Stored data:
****************************************
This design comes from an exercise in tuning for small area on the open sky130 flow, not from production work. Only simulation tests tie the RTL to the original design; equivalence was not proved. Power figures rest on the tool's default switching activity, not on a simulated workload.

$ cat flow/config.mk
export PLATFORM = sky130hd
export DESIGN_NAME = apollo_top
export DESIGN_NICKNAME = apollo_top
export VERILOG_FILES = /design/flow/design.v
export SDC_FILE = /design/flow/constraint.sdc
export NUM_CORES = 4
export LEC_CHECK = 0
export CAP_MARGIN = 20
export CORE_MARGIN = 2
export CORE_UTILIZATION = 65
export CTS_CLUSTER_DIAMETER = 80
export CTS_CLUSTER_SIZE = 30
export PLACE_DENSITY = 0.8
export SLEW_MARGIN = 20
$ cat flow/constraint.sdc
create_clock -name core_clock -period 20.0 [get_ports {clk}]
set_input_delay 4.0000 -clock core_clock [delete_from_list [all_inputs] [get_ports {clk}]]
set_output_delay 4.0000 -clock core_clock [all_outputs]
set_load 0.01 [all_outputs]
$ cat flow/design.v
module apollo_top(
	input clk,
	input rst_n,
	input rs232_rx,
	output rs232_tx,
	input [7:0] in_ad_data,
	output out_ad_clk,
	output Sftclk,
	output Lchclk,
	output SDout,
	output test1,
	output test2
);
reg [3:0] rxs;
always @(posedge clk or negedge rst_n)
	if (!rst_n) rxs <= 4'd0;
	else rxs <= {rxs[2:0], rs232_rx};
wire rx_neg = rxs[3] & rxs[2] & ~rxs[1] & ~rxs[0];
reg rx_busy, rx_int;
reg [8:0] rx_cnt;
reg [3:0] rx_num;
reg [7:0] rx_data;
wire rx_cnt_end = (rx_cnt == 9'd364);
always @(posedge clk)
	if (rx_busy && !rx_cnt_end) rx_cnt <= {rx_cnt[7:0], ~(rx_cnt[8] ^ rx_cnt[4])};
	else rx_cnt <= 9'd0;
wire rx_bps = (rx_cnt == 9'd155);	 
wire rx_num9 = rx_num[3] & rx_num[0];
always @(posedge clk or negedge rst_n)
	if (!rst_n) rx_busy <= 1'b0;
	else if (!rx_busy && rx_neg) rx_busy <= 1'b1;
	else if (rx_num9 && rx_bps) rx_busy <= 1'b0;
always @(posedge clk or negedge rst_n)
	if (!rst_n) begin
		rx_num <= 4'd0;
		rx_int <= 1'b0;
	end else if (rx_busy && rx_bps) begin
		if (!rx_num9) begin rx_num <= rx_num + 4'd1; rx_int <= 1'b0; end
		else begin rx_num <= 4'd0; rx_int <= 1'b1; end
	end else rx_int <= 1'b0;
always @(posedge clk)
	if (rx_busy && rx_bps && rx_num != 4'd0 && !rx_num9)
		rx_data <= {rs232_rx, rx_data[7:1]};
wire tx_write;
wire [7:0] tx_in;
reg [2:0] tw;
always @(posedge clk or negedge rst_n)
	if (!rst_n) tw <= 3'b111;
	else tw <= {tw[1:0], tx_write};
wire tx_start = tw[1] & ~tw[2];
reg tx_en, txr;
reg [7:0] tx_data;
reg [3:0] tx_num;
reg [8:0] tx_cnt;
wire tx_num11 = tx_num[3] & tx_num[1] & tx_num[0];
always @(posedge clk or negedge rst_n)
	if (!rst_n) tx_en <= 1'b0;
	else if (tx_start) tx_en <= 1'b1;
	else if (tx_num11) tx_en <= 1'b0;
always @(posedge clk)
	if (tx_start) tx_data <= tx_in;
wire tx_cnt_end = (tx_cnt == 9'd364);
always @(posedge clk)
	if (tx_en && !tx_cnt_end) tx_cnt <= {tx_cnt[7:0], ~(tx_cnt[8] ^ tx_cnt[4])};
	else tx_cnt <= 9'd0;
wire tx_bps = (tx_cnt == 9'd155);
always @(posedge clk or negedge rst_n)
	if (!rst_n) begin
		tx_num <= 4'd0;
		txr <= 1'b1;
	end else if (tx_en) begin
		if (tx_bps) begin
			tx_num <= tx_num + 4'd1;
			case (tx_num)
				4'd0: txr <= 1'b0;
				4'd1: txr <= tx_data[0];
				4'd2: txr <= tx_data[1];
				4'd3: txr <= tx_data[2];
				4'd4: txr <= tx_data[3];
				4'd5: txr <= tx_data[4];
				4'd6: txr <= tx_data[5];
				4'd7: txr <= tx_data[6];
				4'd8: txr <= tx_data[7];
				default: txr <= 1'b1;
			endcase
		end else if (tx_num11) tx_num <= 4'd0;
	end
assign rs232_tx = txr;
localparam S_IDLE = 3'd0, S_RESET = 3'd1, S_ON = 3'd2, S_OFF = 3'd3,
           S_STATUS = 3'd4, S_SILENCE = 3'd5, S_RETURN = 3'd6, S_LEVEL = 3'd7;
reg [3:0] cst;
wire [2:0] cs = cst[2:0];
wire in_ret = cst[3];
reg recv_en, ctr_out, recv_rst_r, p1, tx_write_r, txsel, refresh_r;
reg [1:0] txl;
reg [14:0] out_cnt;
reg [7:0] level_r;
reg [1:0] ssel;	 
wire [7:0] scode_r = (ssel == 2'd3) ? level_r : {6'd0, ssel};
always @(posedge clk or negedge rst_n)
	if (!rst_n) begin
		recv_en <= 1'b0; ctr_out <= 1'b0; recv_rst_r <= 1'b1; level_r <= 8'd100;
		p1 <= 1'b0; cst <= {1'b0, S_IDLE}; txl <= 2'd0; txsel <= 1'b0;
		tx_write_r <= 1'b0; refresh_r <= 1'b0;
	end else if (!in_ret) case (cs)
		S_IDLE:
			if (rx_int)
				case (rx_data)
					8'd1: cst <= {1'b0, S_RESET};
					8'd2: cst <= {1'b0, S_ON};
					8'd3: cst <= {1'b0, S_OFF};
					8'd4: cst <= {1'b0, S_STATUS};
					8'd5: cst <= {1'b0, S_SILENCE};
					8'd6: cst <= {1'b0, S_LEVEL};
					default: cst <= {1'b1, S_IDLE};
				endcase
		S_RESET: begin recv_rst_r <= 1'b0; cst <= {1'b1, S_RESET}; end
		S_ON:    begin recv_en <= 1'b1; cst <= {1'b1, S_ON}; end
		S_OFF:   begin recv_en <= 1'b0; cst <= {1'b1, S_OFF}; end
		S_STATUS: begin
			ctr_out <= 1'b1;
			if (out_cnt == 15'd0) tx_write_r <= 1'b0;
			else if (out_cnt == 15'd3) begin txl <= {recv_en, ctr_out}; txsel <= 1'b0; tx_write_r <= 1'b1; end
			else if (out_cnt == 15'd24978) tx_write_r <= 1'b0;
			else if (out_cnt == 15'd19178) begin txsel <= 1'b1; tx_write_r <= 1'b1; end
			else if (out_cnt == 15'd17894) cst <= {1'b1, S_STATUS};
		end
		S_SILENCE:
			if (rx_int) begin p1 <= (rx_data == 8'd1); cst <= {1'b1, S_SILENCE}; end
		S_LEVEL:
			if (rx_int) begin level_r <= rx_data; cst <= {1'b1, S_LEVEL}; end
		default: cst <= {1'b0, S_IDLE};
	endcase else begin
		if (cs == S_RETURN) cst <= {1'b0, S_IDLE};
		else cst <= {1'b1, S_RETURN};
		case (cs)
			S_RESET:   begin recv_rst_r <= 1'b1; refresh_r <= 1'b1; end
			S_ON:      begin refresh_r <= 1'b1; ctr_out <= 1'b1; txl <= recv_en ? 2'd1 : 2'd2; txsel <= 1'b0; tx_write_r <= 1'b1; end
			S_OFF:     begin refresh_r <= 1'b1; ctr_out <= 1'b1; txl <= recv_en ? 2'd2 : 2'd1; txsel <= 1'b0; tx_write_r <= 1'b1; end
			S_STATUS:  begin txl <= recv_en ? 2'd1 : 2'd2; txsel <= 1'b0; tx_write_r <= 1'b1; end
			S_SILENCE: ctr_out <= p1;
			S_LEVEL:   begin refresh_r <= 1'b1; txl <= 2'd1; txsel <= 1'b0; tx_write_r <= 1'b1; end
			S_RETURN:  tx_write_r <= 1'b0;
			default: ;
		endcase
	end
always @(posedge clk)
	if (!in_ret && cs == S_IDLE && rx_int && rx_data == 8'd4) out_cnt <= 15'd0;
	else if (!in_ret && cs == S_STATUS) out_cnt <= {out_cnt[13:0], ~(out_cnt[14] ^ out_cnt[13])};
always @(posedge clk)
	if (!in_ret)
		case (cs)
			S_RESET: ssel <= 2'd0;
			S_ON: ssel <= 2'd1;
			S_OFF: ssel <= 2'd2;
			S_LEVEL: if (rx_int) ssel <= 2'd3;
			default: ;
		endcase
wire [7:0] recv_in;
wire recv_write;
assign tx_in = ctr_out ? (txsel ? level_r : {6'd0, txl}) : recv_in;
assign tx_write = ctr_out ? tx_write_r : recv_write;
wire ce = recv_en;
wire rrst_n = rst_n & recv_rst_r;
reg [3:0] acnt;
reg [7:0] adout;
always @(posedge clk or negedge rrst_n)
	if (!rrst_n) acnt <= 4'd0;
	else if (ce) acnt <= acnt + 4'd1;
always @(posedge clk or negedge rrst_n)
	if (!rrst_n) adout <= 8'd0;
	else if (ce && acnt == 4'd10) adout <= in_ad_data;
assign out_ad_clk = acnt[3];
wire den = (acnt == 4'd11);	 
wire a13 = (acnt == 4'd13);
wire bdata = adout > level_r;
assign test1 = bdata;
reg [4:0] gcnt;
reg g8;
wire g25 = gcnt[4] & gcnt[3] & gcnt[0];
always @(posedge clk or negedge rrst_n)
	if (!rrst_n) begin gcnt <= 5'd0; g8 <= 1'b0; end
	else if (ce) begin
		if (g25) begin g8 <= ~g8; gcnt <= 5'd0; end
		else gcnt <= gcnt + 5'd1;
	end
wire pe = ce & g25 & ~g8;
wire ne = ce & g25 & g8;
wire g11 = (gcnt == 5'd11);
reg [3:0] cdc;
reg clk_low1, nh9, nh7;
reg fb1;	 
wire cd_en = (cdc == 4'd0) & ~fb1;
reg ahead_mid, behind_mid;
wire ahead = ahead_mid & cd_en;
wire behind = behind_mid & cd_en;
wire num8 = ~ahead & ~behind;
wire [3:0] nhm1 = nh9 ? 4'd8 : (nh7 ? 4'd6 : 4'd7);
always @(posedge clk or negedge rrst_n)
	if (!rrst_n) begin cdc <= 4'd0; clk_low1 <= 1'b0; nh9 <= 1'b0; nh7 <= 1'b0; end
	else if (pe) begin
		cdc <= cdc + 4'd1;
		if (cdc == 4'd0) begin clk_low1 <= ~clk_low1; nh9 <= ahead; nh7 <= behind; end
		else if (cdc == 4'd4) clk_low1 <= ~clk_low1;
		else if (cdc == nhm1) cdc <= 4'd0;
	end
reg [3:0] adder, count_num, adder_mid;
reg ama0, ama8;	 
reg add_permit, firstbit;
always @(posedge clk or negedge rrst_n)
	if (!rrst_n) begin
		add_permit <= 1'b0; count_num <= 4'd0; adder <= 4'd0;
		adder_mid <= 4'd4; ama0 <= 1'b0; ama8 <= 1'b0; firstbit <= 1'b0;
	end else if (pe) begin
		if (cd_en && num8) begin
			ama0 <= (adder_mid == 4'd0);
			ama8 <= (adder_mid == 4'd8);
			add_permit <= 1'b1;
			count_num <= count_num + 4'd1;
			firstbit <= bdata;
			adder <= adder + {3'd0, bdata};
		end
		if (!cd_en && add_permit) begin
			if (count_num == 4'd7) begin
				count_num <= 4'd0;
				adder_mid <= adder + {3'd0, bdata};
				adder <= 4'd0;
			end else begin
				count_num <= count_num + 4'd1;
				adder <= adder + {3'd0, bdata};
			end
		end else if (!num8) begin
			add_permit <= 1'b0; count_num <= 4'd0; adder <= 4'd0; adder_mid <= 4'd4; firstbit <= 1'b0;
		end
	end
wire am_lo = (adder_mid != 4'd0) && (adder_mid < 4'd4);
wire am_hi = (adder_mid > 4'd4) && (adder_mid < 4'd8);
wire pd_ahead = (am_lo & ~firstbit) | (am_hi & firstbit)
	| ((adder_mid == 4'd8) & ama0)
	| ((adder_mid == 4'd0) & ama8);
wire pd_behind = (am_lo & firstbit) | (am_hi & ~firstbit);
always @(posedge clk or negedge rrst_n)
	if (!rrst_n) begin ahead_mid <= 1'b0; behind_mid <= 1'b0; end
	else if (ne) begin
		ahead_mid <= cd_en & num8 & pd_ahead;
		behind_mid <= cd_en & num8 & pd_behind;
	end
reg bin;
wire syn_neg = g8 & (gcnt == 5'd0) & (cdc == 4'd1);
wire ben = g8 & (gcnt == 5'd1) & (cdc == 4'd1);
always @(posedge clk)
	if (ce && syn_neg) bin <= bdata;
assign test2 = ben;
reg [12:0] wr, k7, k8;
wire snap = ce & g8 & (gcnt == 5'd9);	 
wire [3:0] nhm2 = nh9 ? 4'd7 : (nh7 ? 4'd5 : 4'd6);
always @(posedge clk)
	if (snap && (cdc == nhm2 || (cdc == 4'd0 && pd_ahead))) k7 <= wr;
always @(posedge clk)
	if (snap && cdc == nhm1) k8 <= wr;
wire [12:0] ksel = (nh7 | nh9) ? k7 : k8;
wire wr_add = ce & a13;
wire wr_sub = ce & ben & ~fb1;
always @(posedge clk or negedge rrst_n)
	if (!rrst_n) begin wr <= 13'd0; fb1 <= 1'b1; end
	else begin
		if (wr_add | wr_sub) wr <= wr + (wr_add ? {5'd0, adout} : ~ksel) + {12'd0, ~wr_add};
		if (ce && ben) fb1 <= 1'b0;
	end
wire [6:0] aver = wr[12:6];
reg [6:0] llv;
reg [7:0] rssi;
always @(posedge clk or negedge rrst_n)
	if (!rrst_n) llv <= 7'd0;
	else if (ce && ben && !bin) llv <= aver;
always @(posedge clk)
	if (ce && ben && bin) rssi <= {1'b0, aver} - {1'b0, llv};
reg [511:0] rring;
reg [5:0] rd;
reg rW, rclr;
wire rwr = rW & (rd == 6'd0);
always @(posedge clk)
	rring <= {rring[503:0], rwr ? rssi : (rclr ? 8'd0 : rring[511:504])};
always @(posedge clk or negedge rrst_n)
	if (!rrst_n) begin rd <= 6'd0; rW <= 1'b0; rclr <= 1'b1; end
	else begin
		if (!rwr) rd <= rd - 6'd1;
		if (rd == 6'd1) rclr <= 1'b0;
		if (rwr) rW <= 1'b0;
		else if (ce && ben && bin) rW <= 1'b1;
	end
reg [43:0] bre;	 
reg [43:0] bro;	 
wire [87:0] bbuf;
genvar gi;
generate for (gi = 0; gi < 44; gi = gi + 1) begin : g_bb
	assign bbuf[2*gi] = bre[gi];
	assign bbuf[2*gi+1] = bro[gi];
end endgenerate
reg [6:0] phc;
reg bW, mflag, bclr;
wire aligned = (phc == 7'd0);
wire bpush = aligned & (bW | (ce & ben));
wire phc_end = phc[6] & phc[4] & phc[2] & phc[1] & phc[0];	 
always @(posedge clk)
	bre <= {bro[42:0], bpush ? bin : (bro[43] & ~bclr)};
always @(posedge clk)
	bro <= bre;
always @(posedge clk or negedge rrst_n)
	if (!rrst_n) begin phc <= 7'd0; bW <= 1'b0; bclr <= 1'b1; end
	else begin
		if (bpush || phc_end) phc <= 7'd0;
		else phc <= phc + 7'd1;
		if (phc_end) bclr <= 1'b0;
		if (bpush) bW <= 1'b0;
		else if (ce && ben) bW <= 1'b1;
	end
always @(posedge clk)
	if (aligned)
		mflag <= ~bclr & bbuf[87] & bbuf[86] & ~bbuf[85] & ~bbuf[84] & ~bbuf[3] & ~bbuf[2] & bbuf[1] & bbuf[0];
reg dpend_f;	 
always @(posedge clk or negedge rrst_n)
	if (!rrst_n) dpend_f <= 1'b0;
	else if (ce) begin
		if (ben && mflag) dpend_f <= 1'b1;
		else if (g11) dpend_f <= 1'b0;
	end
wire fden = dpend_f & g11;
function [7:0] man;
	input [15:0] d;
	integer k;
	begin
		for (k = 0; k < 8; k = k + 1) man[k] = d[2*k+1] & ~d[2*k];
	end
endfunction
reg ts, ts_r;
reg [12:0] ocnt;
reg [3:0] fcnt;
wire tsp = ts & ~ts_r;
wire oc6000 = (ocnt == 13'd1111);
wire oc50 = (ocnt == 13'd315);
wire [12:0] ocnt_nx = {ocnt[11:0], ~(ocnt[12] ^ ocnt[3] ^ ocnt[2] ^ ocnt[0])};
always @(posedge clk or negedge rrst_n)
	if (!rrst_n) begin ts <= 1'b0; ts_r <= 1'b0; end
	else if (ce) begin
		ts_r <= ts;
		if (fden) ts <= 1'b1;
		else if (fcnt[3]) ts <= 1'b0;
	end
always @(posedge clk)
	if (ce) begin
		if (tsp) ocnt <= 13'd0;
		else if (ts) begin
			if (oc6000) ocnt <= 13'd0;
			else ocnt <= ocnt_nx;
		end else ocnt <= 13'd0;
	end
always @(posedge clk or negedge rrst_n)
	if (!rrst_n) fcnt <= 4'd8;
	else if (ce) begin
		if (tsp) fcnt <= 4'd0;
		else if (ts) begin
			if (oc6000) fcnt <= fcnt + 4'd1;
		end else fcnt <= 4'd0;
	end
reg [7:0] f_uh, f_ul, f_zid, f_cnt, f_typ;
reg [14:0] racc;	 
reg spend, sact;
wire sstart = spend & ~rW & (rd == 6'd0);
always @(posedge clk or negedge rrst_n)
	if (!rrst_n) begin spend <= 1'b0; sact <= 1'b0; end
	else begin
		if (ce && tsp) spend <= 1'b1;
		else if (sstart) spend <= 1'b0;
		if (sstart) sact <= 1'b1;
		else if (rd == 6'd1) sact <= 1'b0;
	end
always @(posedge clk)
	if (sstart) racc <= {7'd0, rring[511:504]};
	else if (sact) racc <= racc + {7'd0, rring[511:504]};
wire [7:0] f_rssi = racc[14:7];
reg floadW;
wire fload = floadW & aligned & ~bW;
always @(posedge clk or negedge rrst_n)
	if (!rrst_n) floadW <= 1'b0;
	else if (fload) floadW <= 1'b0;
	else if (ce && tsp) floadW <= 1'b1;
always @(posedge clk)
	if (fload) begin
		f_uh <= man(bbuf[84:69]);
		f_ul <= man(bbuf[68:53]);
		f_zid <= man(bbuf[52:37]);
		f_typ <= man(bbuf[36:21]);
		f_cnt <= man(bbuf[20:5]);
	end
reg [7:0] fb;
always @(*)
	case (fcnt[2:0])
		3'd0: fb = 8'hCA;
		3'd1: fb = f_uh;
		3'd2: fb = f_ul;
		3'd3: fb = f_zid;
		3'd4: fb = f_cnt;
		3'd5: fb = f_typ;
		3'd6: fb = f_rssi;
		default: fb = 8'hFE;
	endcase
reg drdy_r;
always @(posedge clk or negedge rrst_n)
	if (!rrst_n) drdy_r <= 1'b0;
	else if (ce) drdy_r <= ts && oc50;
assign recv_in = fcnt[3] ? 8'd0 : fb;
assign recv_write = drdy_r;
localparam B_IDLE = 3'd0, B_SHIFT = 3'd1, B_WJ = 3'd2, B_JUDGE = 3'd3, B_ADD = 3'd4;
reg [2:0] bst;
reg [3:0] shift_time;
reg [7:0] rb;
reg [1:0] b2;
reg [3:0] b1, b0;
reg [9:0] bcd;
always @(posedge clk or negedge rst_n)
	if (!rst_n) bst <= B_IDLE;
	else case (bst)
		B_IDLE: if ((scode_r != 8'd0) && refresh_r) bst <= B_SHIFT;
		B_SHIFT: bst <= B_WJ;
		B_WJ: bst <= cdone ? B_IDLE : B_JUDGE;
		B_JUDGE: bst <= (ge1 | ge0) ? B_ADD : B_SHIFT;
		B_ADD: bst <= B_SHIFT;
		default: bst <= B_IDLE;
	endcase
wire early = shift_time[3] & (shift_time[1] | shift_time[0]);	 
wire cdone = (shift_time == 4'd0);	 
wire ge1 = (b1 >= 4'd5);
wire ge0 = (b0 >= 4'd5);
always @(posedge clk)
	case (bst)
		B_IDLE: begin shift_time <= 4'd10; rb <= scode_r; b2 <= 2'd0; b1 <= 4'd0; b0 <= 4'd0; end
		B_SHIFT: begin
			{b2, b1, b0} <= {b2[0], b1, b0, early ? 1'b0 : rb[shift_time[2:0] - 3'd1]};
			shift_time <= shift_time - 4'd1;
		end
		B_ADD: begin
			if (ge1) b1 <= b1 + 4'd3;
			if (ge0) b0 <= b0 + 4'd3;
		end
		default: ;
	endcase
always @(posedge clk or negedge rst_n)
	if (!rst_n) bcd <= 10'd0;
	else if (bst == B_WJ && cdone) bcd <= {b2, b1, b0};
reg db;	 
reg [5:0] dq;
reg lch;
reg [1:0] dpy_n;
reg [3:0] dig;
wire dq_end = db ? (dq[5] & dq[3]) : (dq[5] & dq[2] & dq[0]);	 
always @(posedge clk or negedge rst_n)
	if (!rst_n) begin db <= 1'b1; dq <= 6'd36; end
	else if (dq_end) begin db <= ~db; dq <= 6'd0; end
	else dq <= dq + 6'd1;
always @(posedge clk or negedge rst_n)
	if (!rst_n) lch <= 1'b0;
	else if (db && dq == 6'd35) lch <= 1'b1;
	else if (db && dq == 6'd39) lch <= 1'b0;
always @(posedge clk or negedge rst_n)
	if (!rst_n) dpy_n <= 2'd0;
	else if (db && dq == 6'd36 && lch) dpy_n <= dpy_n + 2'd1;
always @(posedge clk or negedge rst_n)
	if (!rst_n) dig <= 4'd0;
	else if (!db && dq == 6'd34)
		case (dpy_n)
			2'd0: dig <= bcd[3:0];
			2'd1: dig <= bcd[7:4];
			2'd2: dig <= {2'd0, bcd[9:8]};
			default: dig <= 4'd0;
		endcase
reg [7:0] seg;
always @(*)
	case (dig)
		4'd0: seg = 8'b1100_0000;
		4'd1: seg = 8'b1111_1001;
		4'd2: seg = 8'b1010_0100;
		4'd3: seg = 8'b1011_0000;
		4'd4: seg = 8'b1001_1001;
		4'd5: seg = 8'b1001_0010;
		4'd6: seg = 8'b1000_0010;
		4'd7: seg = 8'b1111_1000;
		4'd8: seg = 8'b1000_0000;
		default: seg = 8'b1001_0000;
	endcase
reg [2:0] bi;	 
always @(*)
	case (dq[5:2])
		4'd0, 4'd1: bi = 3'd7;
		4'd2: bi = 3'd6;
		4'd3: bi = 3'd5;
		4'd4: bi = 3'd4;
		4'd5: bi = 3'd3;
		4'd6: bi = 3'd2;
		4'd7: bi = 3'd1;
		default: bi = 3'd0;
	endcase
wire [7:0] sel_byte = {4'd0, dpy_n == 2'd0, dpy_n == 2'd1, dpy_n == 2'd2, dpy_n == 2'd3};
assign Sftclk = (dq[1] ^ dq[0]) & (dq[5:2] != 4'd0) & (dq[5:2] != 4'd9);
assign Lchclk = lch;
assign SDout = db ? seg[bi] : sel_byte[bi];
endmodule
****************************************
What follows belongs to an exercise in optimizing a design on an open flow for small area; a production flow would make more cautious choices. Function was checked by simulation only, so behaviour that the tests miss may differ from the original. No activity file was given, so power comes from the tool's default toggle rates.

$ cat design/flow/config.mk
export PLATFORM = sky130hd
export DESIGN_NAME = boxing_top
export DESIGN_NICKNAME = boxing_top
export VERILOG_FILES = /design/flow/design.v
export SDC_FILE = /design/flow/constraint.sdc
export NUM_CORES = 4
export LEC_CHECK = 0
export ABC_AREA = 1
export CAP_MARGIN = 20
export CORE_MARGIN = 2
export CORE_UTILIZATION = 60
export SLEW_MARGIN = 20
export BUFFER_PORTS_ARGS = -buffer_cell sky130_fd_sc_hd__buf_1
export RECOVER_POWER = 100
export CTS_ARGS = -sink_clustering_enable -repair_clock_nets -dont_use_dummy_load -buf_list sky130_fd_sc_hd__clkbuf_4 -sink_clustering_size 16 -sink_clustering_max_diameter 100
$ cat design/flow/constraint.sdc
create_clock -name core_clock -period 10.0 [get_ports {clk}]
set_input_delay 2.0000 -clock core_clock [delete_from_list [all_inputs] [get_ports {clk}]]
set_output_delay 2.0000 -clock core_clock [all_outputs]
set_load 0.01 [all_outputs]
****************************************
### Task instructions
Only the lines with "bclr" are needed; find them in the records and copy each one.

### Response to the task
reg bW, mflag, bclr;
	bre <= {bro[42:0], bpush ? bin : (bro[43] & ~bclr)};
	if (!rrst_n) begin phc <= 7'd0; bW <= 1'b0; bclr <= 1'b1; end
		if (phc_end) bclr <= 1'b0;
		mflag <= ~bclr & bbuf[87] & bbuf[86] & ~bbuf[85] & ~bbuf[84] & ~bbuf[3] & ~bbuf[2] & bbuf[1] & bbuf[0];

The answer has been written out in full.